2017年06月30日

公用車で保育所OK? 会社員にもある「公私混同」の線引き

テーマ:社会

ニュースのポイント

 金子恵美総務政務官(自民・衆院新潟4区)=写真=は、自身のブログで子どもの保育所への送り迎えに公用車を使ったことを明らかにしました。週刊新潮に「公私混同」と報道されたことを受けたものです。公務の経路を大きく外れるわけではなく、総務省の公用車運用ルールに則っていると主張しています。確かにこれくらいで目くじらを立てなくてもいいのでは、という気もします。ただ、政治家なら子育てをしながら懸命に働いている一般の人たちがどう思うか、という点も想像しないといけません。周りに疑われるような行動はするなという意味の「李下に冠を正さず」は、立場が上がれば上がるほど肝に銘じないといけない言葉です。覚えておきましょう。(朝日新聞教育コーディネーター・一色 清)

 今日取り上げるのは、社会面(36面)の「金子総務政務官 公用車で保育所/『規則に則っている』」(東京本社発行の朝日新聞朝刊最終版)です。

公用車で保育所に立ち寄り

 金子政務官のブログによると、総務省や議員会館での公務のついでに会館内の保育所に立ち寄り、公用車に子どもを乗せたことが複数回あったということです。
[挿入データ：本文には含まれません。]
File: config.mk
export PLATFORM = sky130hd
export DESIGN_NAME = uart_tx_arb
export DESIGN_NICKNAME = d
export VERILOG_FILES = /design/src/rtl/uart_tx_arb.sv
export SDC_FILE = /design/constraint.sdc
export NUM_CORES = 1
export LEC_CHECK = 0
export BUFFER_PORTS_ARGS = -buffer_cell sky130_fd_sc_hd__buf_4
export CORE_MARGIN = 2
export CORE_UTILIZATION = 47
export DETAILED_ROUTE_END_ITERATION = 6
export GPL_TIMING_DRIVEN = 0
export HOLD_SLACK_MARGIN = 0.08
export PLACE_DENSITY = 0.83
export SETUP_SLACK_MARGIN = 0.2
export SYNTH_ARGS = -nofsm -noshare
export SYNTH_HDL_FRONTEND = slang
export SYNTH_SLANG_ARGS = --single-unit
File: constraint.sdc
create_clock -name clk -period 4.1 [get_ports clk]
set_input_delay 0.82 -clock clk [delete_from_list [all_inputs] [get_ports clk]]
set_output_delay 0.82 -clock clk [all_outputs]
set_load 0.02 [all_outputs]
保育所は、議員会館内にある認証保育園。金子議員は、総務省だけでなく議員会館の事務所でも日頃公務をしています。また、総務省に行く時も議員会館のそばを通るそうです。そこで「保育所送迎の時間前後に公務があった時は、公用車に子どもを乗せたことが複数回あった」とのことです。また、「普段は新潟に住んでいる足が不自由な母親を、公用車に同乗させたこともあった」と言っています。総務省は、移動経路を大きくそれることなく家族が同乗していたので、「問題はない」としています。
(写真は、衆院第2議員会館内にある認証保育所「キッズスクエア永田町」)

「公用車を使うのはおかしい」という批判

 一方、これを問題視する人もたくさんいます。「自分たちは、猛烈に忙しい朝に自転車に乗せて子どもを保育所に送ってから電車で通勤しているのに、税金を使った公用車で保育所送迎という私事をしているのはおかしい」という論理です。特に、金子議員の夫は、イクメンを売りにして男性国会議員初の育児休業をとろうとしていた宮崎謙介さん。出産間際に不倫をしていたことを週刊誌に書かれ、昨年、議員辞職しています。ですから中には「夫が送迎すればいいだけのことじゃないか」という人もいます。 
 ちなみに、金子議員のブログによると、「通常、保育所の送迎は家族で分担している。私がベビーカーを押して歩いて通うこともあるし、夫が自家用車で送迎する場合もある」とのこと。また、「夫婦ではどうにもならない時は、新潟に住んでいる母に頼み込み、東京に出てきてもらっている」とのことです。

公私の境目で迷ったら「私」に

 今回の問題は、それほど悪質な話とは思いませんが、社会人だれもが考えないといけない点が潜んでいます。「公私混同の線引き」の問題です。社会人になると、仕事にかかる経費が発生します。交通費、飲食費、資料代などです。会社員ならそれを会社に請求できますし、自営業者なら税金を減らすことができます。ただ、その経費が仕事のために必要だったかどうかは微妙なことがよくあります。仕事上の関係がある友人と会食したとしても、単に旧交を温めただけの場合もあります。この会食費を経費としていいのかどうか、微妙なところです。そうなると、その会場に行くのに乗ったタクシー代も経費かどうか微妙になります。ケースによって会社や税務署によってはっきり仕分けのできているものはいいのですが、グレーゾーンは必ずあります。つまり、「公」か「私」かの境目です。自分が境目だと思って迷ったら、「私」に仕分けをするというふうに決めておくのがいいと私は思います。

「李下に冠を正さず」

 「李下に冠を正さず」という言葉が最近よく使われます。李とはスモモのことです。スモモがなっている木の下で曲がった冠を直すと、スモモを盗っていると誤解されますよ、という意味です。「瓜田に履を入れず」も同じで、瓜畑でかがんで靴をはき直すと瓜を盗んでいるのではないかと疑われますよ、という意味。いずれも「疑われるような行いは避けるべきだ」という中国の古典にある教えです。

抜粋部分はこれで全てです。